Experimental Investigation of the In-Plane Behaviour of Concrete Masonry Infills Bounded by Reinforced Masonry Frames
Abstract
This study was carried out to investigate the in-plane behaviour of all-masonry infilled frames, i.e., concrete masonry infills bounded by reinforced masonry frames. To this end, six specimens including one masonry bare frame and five all-masonry infilled frame specimens were subjected to lateral loading applied at the frame top beam level to failure. The parameters studied included masonry infill strength, infill reinforcement, and presence of vertical loading. Masonry infill strength study considered a regular and a weaker strength of infills; infill reinforcement study considered two scenarios of horizontal reinforcement in the infill where one was the bed joint reinforcement implemented every other course in the infill and the other was the two bond beams implemented in the infill; and vertical load study involved one specimen under combined vertical and lateral loading where the vertical load was applied to the top beam and held constant while the lateral loading was increased to the specimen failure. Load vs. displacement response, cracking pattern and load, and failure mode and ultimate load for each specimen were obtained and discussed in detail. The experimental results were used to evaluate the validity of stiffness and strength provisions contained in the Canadian (CSA S304.14) and American (TMS 402/602.16) masonry design standards. The performance of specimens was also compared with the infills of the same geometry but bounded by RC frames.

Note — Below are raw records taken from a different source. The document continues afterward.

--- src/hw/pkt_pkg.sv ---
package pkt_pkg;

	localparam int NUM_CLASSES = 4;
	localparam int BUF_DEPTH   = 6;
	localparam int CLASS_W     = 2;
	localparam int DATA_W      = 2;
	localparam int FILL_W      = 3; // holds 0 to BUF_DEPTH
	localparam int WEIGHT_W    = 6;

	// debounce window and read period in clock cycles
	localparam int DEBOUNCE_CYCLES = 16;
	localparam int DEBOUNCE_W      = $clog2(DEBOUNCE_CYCLES);
	localparam int READ_PERIOD     = 64;
	localparam int TIMER_W         = $clog2(READ_PERIOD);

	// weight of each class at fill levels 0 to BUF_DEPTH
	localparam logic [WEIGHT_W-1:0] WEIGHT_TABLE [NUM_CLASSES][BUF_DEPTH+1] = '{
		'{6'd0, 6'd9, 6'd13, 6'd15, 6'd16, 6'd17, 6'd19}, // class 0
		'{6'd0, 6'd6, 6'd8, 6'd12, 6'd14, 6'd18, 6'd21},  // class 1
		'{6'd0, 6'd3, 6'd5, 6'd7, 6'd11, 6'd19, 6'd23},   // class 2
		'{6'd0, 6'd1, 6'd2, 6'd4, 6'd10, 6'd22, 6'd24}    // class 3
	};

	typedef struct packed {
		logic [CLASS_W-1:0] cls;  // upper two key bits
		logic [DATA_W-1:0]  data; // lower two key bits
	} packet_t;

	typedef logic [NUM_CLASSES-1:0][FILL_W-1:0] fill_vec_t;

endpackage

--- src/hw/class_buffer.sv ---
module class_buffer #(
	parameter int unsigned CLASS_ID = 0
) (
	input  logic                         clk,
	input  logic                         reset,
	input  logic                         push,
	input  logic [pkt_pkg::DATA_W-1:0]   push_data,
	input  logic                         pop,
	output logic [pkt_pkg::FILL_W-1:0]   fill,
	output logic [pkt_pkg::DATA_W-1:0]   head,
	output logic [pkt_pkg::WEIGHT_W-1:0] weight
);
	import pkt_pkg::*;

	logic [DATA_W-1:0] mem [BUF_DEPTH]; // entry 0 is the oldest
	logic              full;
	logic              pop_ok;
	logic              shift;
	logic [FILL_W-1:0] wr_idx;
	logic [FILL_W-1:0] fill_next;

	assign full   = (fill == FILL_W'(BUF_DEPTH));
	assign pop_ok = pop && (fill != '0);
	assign shift  = pop_ok || (push && full); // full push drops the head
	assign wr_idx = shift ? fill - 1'b1 : fill;
	assign head   = mem[0];

	always_comb begin
		fill_next = fill;
		if (push && !pop_ok && !full) begin
			fill_next = fill + 1'b1;
		end else if (pop_ok && !push) begin
			fill_next = fill - 1'b1;
		end
	end

	always_ff @(posedge clk) begin
		if (shift) begin
			for (int i = 0; i < BUF_DEPTH - 1; i++) begin
				mem[i] <= mem[i + 1];
			end
		end
		if (push) begin
			mem[wr_idx] <= push_data;
		end
	end

	always_ff @(posedge clk) begin
		if (!reset) begin
			fill   <= '0;
			weight <= '0;
		end else begin
			fill   <= fill_next;
			weight <= WEIGHT_TABLE[CLASS_ID][fill_next]; // follows the new fill level
		end
	end

endmodule

--- src/hw/key_debounce.sv ---
module key_debounce (
	input  logic clk,
	input  logic reset,
	input  logic key,
	output logic pressed
);
	import pkt_pkg::*;

	logic                  key_sync;   // registered copy of the raw key
	logic                  level;      // debounced level, high when released
	logic [DEBOUNCE_W-1:0] stable_cnt; // cycles the new level has held
	logic                  settle;

	// new level has held long enough to be accepted
	assign settle = (key_sync != level) && (stable_cnt == DEBOUNCE_W'(DEBOUNCE_CYCLES - 1));

	always_ff @(posedge clk) begin
		if (!reset) begin
			key_sync   <= 1'b1;
			level      <= 1'b1;
			stable_cnt <= '0;
			pressed    <= 1'b0;
		end else begin
			key_sync <= key;
			pressed  <= settle && !key_sync; // one cycle, on the falling debounced level
			if (key_sync == level) begin
				stable_cnt <= '0; // glitch ended, start over
			end else if (settle) begin
				level      <= key_sync;
				stable_cnt <= '0;
			end else begin
				stable_cnt <= stable_cnt + 1'b1;
			end
		end
	end

endmodule

--- src/hw/packet_buffer_top.sv ---
module packet_buffer_top (
	input  logic               clk,
	input  logic               reset,
	input  logic               start_key,
	input  logic               key0,
	input  logic               key1,
	output logic               out_valid,
	output pkt_pkg::packet_t   out_pkt,
	input  logic               out_ready,
	output pkt_pkg::fill_vec_t fills
);
	import pkt_pkg::*;

	logic                                start_press;
	logic                                bit0_press;
	logic                                bit1_press;
	logic                                in_valid;
	logic                                in_ready;
	packet_t                             in_pkt;
	logic [NUM_CLASSES-1:0]              pushes;
	logic [NUM_CLASSES-1:0]              pops;
	logic [NUM_CLASSES-1:0][DATA_W-1:0]   heads;
	logic [NUM_CLASSES-1:0][WEIGHT_W-1:0] weights;

	key_debounce i_start_debounce (.clk, .reset, .key(start_key), .pressed(start_press));
	key_debounce i_key0_debounce (.clk, .reset, .key(key0), .pressed(bit0_press));
	key_debounce i_key1_debounce (.clk, .reset, .key(key1), .pressed(bit1_press));

	packet_entry i_packet_entry (
		.clk,
		.reset,
		.start_press,
		.bit0_press,
		.bit1_press,
		.in_valid,
		.in_pkt,
		.in_ready
	);

	for (genvar c = 0; c < NUM_CLASSES; c++) begin : g_class
		// accepted packet goes to the buffer named by its class field
		assign pushes[c] = in_valid && in_ready && (in_pkt.cls == CLASS_W'(c));

		class_buffer #(.CLASS_ID(c)) i_class_buffer (
			.clk,
			.reset,
			.push(pushes[c]),
			.push_data(in_pkt.data),
			.pop(pops[c]),
			.fill(fills[c]),
			.head(heads[c]),
			.weight(weights[c])
		);
	end

	read_scheduler i_read_scheduler (
		.clk,
		.reset,
		.fills,
		.heads,
		.weights,
		.pops,
		.in_ready,
		.out_valid,
		.out_pkt,
		.out_ready
	);

endmodule

--- src/hw/packet_entry.sv ---
module packet_entry (
	input  logic             clk,
	input  logic             reset,
	input  logic             start_press,
	input  logic             bit0_press,
	input  logic             bit1_press,
	output logic             in_valid,
	output pkt_pkg::packet_t in_pkt,
	input  logic             in_ready
);
	import pkt_pkg::*;

	logic                         armed;
	logic [1:0]                   bit_cnt; // bits taken so far
	logic [$bits(packet_t)-1:0]   shift_q; // msb first
	logic                         take_bit;

	// start has priority over a data press in the same cycle
	assign take_bit = armed && !in_valid && !start_press && (bit0_press || bit1_press);
	assign in_pkt   = packet_t'(shift_q);

	always_ff @(posedge clk) begin
		if (!reset) begin
			armed    <= 1'b0;
			bit_cnt  <= '0;
			in_valid <= 1'b0;
		end else begin
			if (in_valid && in_ready) begin
				in_valid <= 1'b0;
				armed    <= 1'b0; // wait for the next start
			end else if (start_press && !in_valid) begin
				armed   <= 1'b1;
				bit_cnt <= '0;
			end else if (take_bit) begin
				bit_cnt <= bit_cnt + 1'b1;
				if (bit_cnt == 2'd3) begin
					in_valid <= 1'b1; // fourth bit completes the packet
				end
			end
		end
	end

	always_ff @(posedge clk) begin
		if (take_bit) begin
			shift_q <= {shift_q[$bits(packet_t)-2:0], bit1_press};
		end
	end

endmodule

--- src/hw/read_scheduler.sv ---
module read_scheduler (
	input  logic                                                 clk,
	input  logic                                                 reset,
	input  pkt_pkg::fill_vec_t                                   fills,
	input  logic [pkt_pkg::NUM_CLASSES-1:0][pkt_pkg::DATA_W-1:0]   heads,
	input  logic [pkt_pkg::NUM_CLASSES-1:0][pkt_pkg::WEIGHT_W-1:0] weights,
	output logic [pkt_pkg::NUM_CLASSES-1:0]                      pops,
	output logic                                                 in_ready,
	output logic                                                 out_valid,
	output pkt_pkg::packet_t                                     out_pkt,
	input  logic                                                 out_ready
);
	import pkt_pkg::*;

	logic [TIMER_W-1:0]  timer;
	logic                tick;
	logic                pending;    // a read is owed
	logic                found;      // some buffer is nonempty
	logic [CLASS_W-1:0]  win_idx;
	logic [WEIGHT_W-1:0] win_weight;
	logic                read_go;

	assign tick     = (timer == TIMER_W'(READ_PERIOD - 1));
	assign read_go  = pending && !out_valid && found; // one item in flight
	assign pops     = read_go ? (NUM_CLASSES'(1) << win_idx) : '0;
	assign in_ready = ~|pops; // no push while a buffer is popped

	// highest weight wins, strict compare keeps the lower index on a tie
	always_comb begin
		found      = 1'b0;
		win_idx    = '0;
		win_weight = '0;
		for (int i = 0; i < NUM_CLASSES; i++) begin
			if ((fills[i] != '0) && (!found || (weights[i] > win_weight))) begin
				found      = 1'b1;
				win_idx    = CLASS_W'(i);
				win_weight = weights[i];
			end
		end
	end

	always_ff @(posedge clk) begin
		if (!reset) begin
			timer     <= '0;
			pending   <= 1'b0;
			out_valid <= 1'b0;
		end else begin
			timer <= tick ? '0 : timer + 1'b1; // runs on under back-pressure
			if (tick && found) begin
				pending <= 1'b1;
			end else if (read_go || !found) begin
				pending <= 1'b0;
			end
			if (read_go) begin
				out_valid <= 1'b1;
			end else if (out_valid && out_ready) begin
				out_valid <= 1'b0;
			end
		end
	end

	always_ff @(posedge clk) begin
		if (read_go) begin
			out_pkt.cls  <= win_idx;
			out_pkt.data <= heads[win_idx];
		end
	end

endmodule

--- config.mk ---
export PLATFORM = sky130hd
export DESIGN_NAME = packet_buffer_top
export DESIGN_NICKNAME = d
export VERILOG_FILES = /design/src/hw/pkt_pkg.sv /design/src/hw/class_buffer.sv /design/src/hw/key_debounce.sv /design/src/hw/packet_buffer_top.sv /design/src/hw/packet_entry.sv /design/src/hw/read_scheduler.sv
export SDC_FILE = /design/constraint.sdc
export NUM_CORES = 1
export LEC_CHECK = 0
export ABC_AREA = 0
export BUFFER_PORTS_ARGS = -buffer_cell sky130_fd_sc_hd__buf_2
export CAP_MARGIN = 30
export CORE_UTILIZATION = 50
export CTS_CLUSTER_SIZE = 16
export DETAILED_ROUTE_END_ITERATION = 16
export PLACE_DENSITY = 0.69
export SLEW_MARGIN = 20
export SYNTH_ARGS = -nofsm -noshare
export SYNTH_HDL_FRONTEND = slang
export SYNTH_SLANG_ARGS = --single-unit
--- constraint.sdc ---
create_clock -name clk -period 8.6 [get_ports clk]
set_input_delay 1.29 -clock clk [delete_from_list [all_inputs] [get_ports clk]]
set_output_delay 1.29 -clock clk [all_outputs]
set_load 0.01 [all_outputs]
Word level (Yosys, flattened, before mapping)
Memory sizes are Yosys's and may differ from the RTL's. A register that Yosys moved wholly into a read port is not among the register bits.
Index checks and enable logic that the tools add are counted.

cells by class
  bitwise operators = 10
  reductions and logical operators = 97
  divide/modulo/power cells = 0
  mux-type cells = 47
  $lt $le $gt $ge = 4
  $mul = 0
  equal/unequal tests = 18
  shifts and indexed selects = 1
  add/sub/neg operators = 13

operators by type and width
  operator             number
  $logic_and 1x1->1    42
  $mux 3               12
  $logic_not 1->1      27
  $mux 1               25
  $gt 6x6->1           3
  $mux 6               3
  $not 3->4            4
  $add 3x1->3 const B  4
  $add 4x1->4 const B  3
  $eq 3x3->1 const B   4
  $eq 4x4->1 const B   3
  $reduce_bool 3->1    4
  $sub 3x1->3 const B  4
  $mux 2               5
  $logic_or 1x1->1     9
  $reduce_or 3->1      3
  $reduce_and 2->1     4
  $add 6x1->6 const B  1
  $eq 2x2->1 const B   3
  $eq 6x6->1 const B   1
  $not 1->1            6
  $reduce_bool 2->1    3
  $bmux 2 s2           1
  $mux 4               1
  other kinds (10)     15

word-level totals
  word-level logic and storage cells = 223
  input port bits = 6
  flip-flop bits (word level) = 53
  bits in writable memories = 48
  bits in latches = 0
  memories kept = 8
  output and inout bits = 17
  ROM bits = 192

memories
  memory                         words  width  rd ports  clocked after memory_dff  wr ports  line                text
  (no name shown)                8      6      1         1                         0         class_buffer.sv:54  weight <= WEIGHT_TABLE[CLASS_ID][fill_next];
  (no name shown)                8      6      1         1                         0         class_buffer.sv:54
  (no name shown)                8      6      1         1                         0         class_buffer.sv:54
  (no name shown)                8      6      1         1                         0         class_buffer.sv:54
  g_class[0].i_class_buffer.mem  6      2      6         0                         6         class_buffer.sv:15  logic [DATA_W-1:0] mem [BUF_DEPTH];
  g_class[1].i_class_buffer.mem  6      2      6         0                         6         class_buffer.sv:15
  2 more memories                -      -      -         -                         -         -

Longest topological paths before layout
  depth after elaboration = 25
  mapped depth = 30
  gate-level depth less buffers = 26

Cells and area by module
Synthesis repeated with hierarchy kept, for this count alone.

unflattened totals
  cell total of the unflattened synthesis = 648
  area total of the unflattened synthesis = 6824.0 um2

by module, submodules not included
  module                                    cells each  sequential area each (um2)  instances  area each (um2)
  read_scheduler                            147         280.3                       1          1266.2
  class_buffer (g_class[3].i_class_buffer)  104         520.5                       1          1151.1
  class_buffer (g_class[0].i_class_buffer)  105         520.5                       1          1146.1
  class_buffer (g_class[1].i_class_buffer)  94          520.5                       1          1081.0
  class_buffer (g_class[2].i_class_buffer)  97          500.5                       1          1081.0
  key_debounce                              24          140.1                       3          246.5
  packet_entry                              25          200.2                       1          314.1
  packet_buffer_top                         4           0.0                         1          45.0

Worst setup path after synthesis
No wires, ideal clock.

  kind = register -> register
  start point = register g_class[0].i_class_buffer.fill[0] (netlist name)
  end point = memory g_class[2].i_class_buffer.mem[1][0] (data pin)
  period minus slack after synthesis = 6585 ps
  required time = 8340 ps
  arrival = 6324 ps
  buffers on the path = 4
  path slack = 2015 ps
  library setup time = 260 ps
  stages on the path, launching flop included = 30
  path through = dfxtp_1 > inv_1 > ha_1 > ha_1 > buf_4 > nand2b_1 > ha_1 > nand3_1 > o21bai_1 > a31oi_1 > clkbuf_1 > nor2_1 > a21oi_1 > ha_1 > a21o_1 > a21oi_1 > a32oi_1 > o21ai_0 > clkbuf_1 > o21ai_0 > ha_1 > and3_1 > and3_1 > a211oi_1 > nor3_2 > a32oi_1 > buf_2 > nand3_1 > a211o_1 > mux2_4

RTL lines
  what                    line                text
  from (decl)             class_buffer.sv:9   output logic [pkt_pkg::FILL_W-1:0] fill,
  from (signal assigned)  class_buffer.sv:53  fill <= fill_next;
  to (decl)               class_buffer.sv:15

==> impl_metrics.env <==
export IMPL_antenna_diode_count=0
export IMPL_placedInstanceArea_mm2=0.006546
export IMPL_initialDrtViolationCount=223
export IMPL_cell_internal_pwr_uw=974.1
export IMPL_via_cell_ratio=5.502
export IMPL_post_cts_buffers=0
export IMPL_maximum_number_of_pins_on_one_net_before_global_route_repair=33
export IMPL_fin_setup_tns_ns=0
export IMPL_grt_pass1_vias=4472
export IMPL_share_seq_of_total_power=0.490
export IMPL_cp_end_kind="flip-flop"
export IMPL_synthAdderAreaFrac=0.07130
export IMPL_finalHoldViolCount=0
export IMPL_worst_setup_path_type="flip-flop to flip-flop"
export IMPL_asyncSetResetFlopFracSynth=0
export IMPL_yosys_warnings=0
export IMPL_final_core_utilization=0.5825
export IMPL_grt_first_pass_wirelength_mm=21.40
export IMPL_numClockSinks=119
export IMPL_synth_top_family_by_area="simple AND/OR/NAND/NOR gates"
export IMPL_status="complete, no violations"
export IMPL_floorplan_io_pins=23
export IMPL_synthesis_nets=660
export IMPL_insertion_delay_ns=0.42
export IMPL_wl_mm=12.73
export IMPL_clock_tree_from_tritoncts="yes"
export IMPL_post_route_min_period_ns=7.143
export IMPL_die_height_um=114.4
export IMPL_grt_util_all_layers=0.2140
export IMPL_site_row_count=40
export IMPL_fraction_of_power_spent_switching_nets=0.1954
export IMPL_holdBufCountCts=0
export IMPL_timing_critical_path_fanout_max=17
export IMPL_cp_data_arrival_time_ns=7.30
export IMPL_synth_enable_flop_cells=56
export IMPL_final_common_cell="dfxtp_1"
export IMPL_drv_max_cap_violation_count=0
export IMPL_synth_largest_area_cell="edfxtp_1"
export IMPL_holdCritPathClass="flip-flop to flip-flop"
export IMPL_synth_ff_latch_count=119
export IMPL_worst_slew_pin_transition_ns=0.8888
export IMPL_buffer_ports_inserted=22
export IMPL_setup_viol=0
export IMPL_grtUsageMet1=0.2617
export IMPL_cp_startpoint_kind="flip-flop"
export IMPL_synth_seq_area_share=0.4658
export IMPL_yosys_most_used_dff="dfxtp_1"
export IMPL_simple_logic_cell_fraction_of_the_synthesized_area=0.1846
export IMPL_layout_cells_most_common_list="63 x dfxtp_1, 58 x nor2_1, 56 x edfxtp_1"
export IMPL_die_area_mm2=0.01309
export IMPL_synth_xor_area_frac=0.03050
export IMPL_detail_route_first_pass_iterations=5
export IMPL_power_share_clock=0.502
export IMPL_rsz0062_at_grt="no"
export IMPL_cts_made_buffers=17
export IMPL_cts_max_path_buffers=2
export IMPL_ff2ff_setup_slack_ns=1.46
export IMPL_muxShareOfSynthArea=0.09190
export IMPL_fin_skew_ns=0.008745
export IMPL_grt_util_met2=0.3620
export IMPL_post_synth_inst_count=618
export IMPL_max_clock_freq_mhz=140.0
export IMPL_drc=0
export IMPL_ff2ff_path_depth=26
export IMPL_power_share_combinational=0.008
export IMPL_via_count=4512
export IMPL_fin_cells=820
export IMPL_p_per_area_mw_per_mm2=170.9
export IMPL_top_usage_layer_grt="met2"
export IMPL_worst_endpoint_required_ns=8.76
export IMPL_clockRootBuffer="clkbuf_16"
export IMPL_synthDistinctLibCells=70
export IMPL_synth_largest_type_area_fraction=0.2662
export IMPL_hpwlAfterDp_mm=9.160
export IMPL_detail_route_antenna_nets=0
export IMPL_core_region_area_mm2=0.01216
export IMPL_static_leakage_power_uw=0.002870
export IMPL_total_grt_overflow=0
export IMPL_synth_area_leaders="edfxtp_1 27%, dfxtp_1 20%, ha_1 7.1%"
export IMPL_initial_core_util=0.5194
export IMPL_cts_htree_levels=4
export IMPL_avgRoutedWirePerCell_um=15.52
export IMPL_post_route_period_util=0.8306
export IMPL_grtUsageMet3=0.04764
export IMPL_hold_depth=0
export IMPL_die_x_um=114.4
export IMPL_globalplace_congestion=0.9404
export IMPL_postLayoutCellArea_mm2=0.007084
export IMPL_nNetsFinal=681
export IMPL_vdd_ir_drop_max_mv=0.1515
export IMPL_clk_pin_slew_ns=0.05
export IMPL_drive_above_1_share=0.1687
export IMPL_slew_viol_final=0
export IMPL_net_switching_component_of_the_power_uw=236.5
export IMPL_synth_area_per_cell_um2=10.22
export IMPL_antenna_found_initial=0
export IMPL_synth_cell_area_mm2=0.006317
export IMPL_total_power_uw=1211
export IMPL_syn_to_final_growth_pct=12.14
export IMPL_compound_gate_portion_of_the_synthesized_area=0.1220
export IMPL_slew_headroom=0.4074
export IMPL_dp_cells=786
export IMPL_ctsResizeCount=0
flip-flops by register name, indices dropped and copies added, names as in the netlist:
| signal | flops |
|---|---|
| g_class.i_class_buffer.mem | 48 |
| i_read_scheduler.out_valid | 1 |
| i_packet_entry.in_valid | 1 |
| i_packet_entry.bit_cnt | 2 |
| i_key0_debounce.level | 1 |
| i_start_debounce.level | 1 |
| i_read_scheduler.out_pkt | 4 |
| i_read_scheduler.timer | 6 |
| i_key1_debounce.stable_cnt | 4 |
| i_key0_debounce.pressed | 1 |
| i_start_debounce.stable_cnt | 4 |
| i_key1_debounce.key_sync | 1 |
| i_start_debounce.key_sync | 1 |
| g_class.i_class_buffer.weight | 19 |
| i_key1_debounce.level | 1 |
| g_class.i_class_buffer.fill | 11 |
| i_key0_debounce.key_sync | 1 |
| i_start_debounce.pressed | 1 |
| i_packet_entry.in_pkt | 4 |
| i_key1_debounce.pressed | 1 |
| i_packet_entry.armed | 1 |
| i_key0_debounce.stable_cnt | 4 |
| i_read_scheduler.pending | 1 |
cell usage after synthesis (3+ instances only):
cell type  instances
mux2i_1           10
nand3b_1           3
xor2_1            11
o31ai_1            3
edfxtp_1          56
nor2_1            58
o211ai_1           6
a32oi_1            5
o22ai_1            3
ha_1              36
nor3_1            10
buf_2              3
inv_1             26
dfxtp_1           63
nor2b_1           12
mux2_2            38
nor3b_1            4
a31oi_1            5
or2_2              4
a21boi_0           4
xnor2_1           11
buf_4              3
and2_1             8
o21a_1             4
a22oi_1            4
clkbuf_1          16
a21oi_1           22
nand4_1            3
o21ai_0           22
nand2b_1          15
a211oi_1           6
nand3_1           23
a21o_1             5
and3_1            14
nand2_1           55
per-layer routing:
metal  vias to the layer above  wire length, um
met5                         -                0
met4                         0              318
met3                        26              484
met2                        83             6269
met1                      2131             5658
li1                       2272                -
power by group through the flow:
stage	registers (uW)	logic (uW)	clock network, uW
2_1_floorplan	604	6.81	0
3_3_place_gp	604	9.55	0
3_5_place_dp	604	10.0	0
4_1_cts	593	10.0	621
5_1_grt	593	11.4	652
6_report	593	9.87	607
through the flow:
| step | setup slack (ns) | hold slack, ns |
|---|---|---|
| finish | 1.457 | 0.4292 |
| global placement | 1.496 | 0.4180 |
| detailed placement | 1.533 | 0.4167 |
| floorplan | 2.015 | 0.4088 |
| global route | 0.7819 | 0.4310 |
| CTS | 1.532 | 0.4286 |
logic make-up (layout without fill, tap and decap cells):
logic type / count (synthesis) / in the layout
buffers and inverters: 51 / 85
AND/OR/NAND/NOR: 226 / 226
XOR/XNOR: 22 / 22
flip-flops: 119 / 119
multiplexers: 52 / 52
AO/OA/AOI/OAI: 112 / 112
adder cells (fa/ha/maj): 36 / 36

For all infilled frame specimens, the final failure mode seems to be controlled by severe diagonal cracking extending into the boundary columns or a combination of diagonal cracking and shear sliding as in the case of horizontally reinforced infills. No evident corner crushing was observed. An increase in infill strength increased the ultimate load of the infilled frame but showed no evident correlation with the infill-frame system stiffness. Implementing infill reinforcement did not have a significant effect on the ultimate strength but resulted in an increase in both the initial and cracking stiffnesses as well as ductility of the specimen. Presence of vertical load resulted in a marked increase in ultimate load of the infilled specimen but at the expense of a reduced ductility. In general, CSA S304-14 overestimated whereas TMS 402/602 underestimated the stiffness with a similar range of disparity to the test results. In the case of strength prediction, CSA S304 performed better than TMS 402/602 with predicted values closer to the test results. The comparison with infilled RC frames showed that behaviour, strength, and ductility of all-masonry infilled frames are similar to, and in some cases, slightly better than infilled RC frames.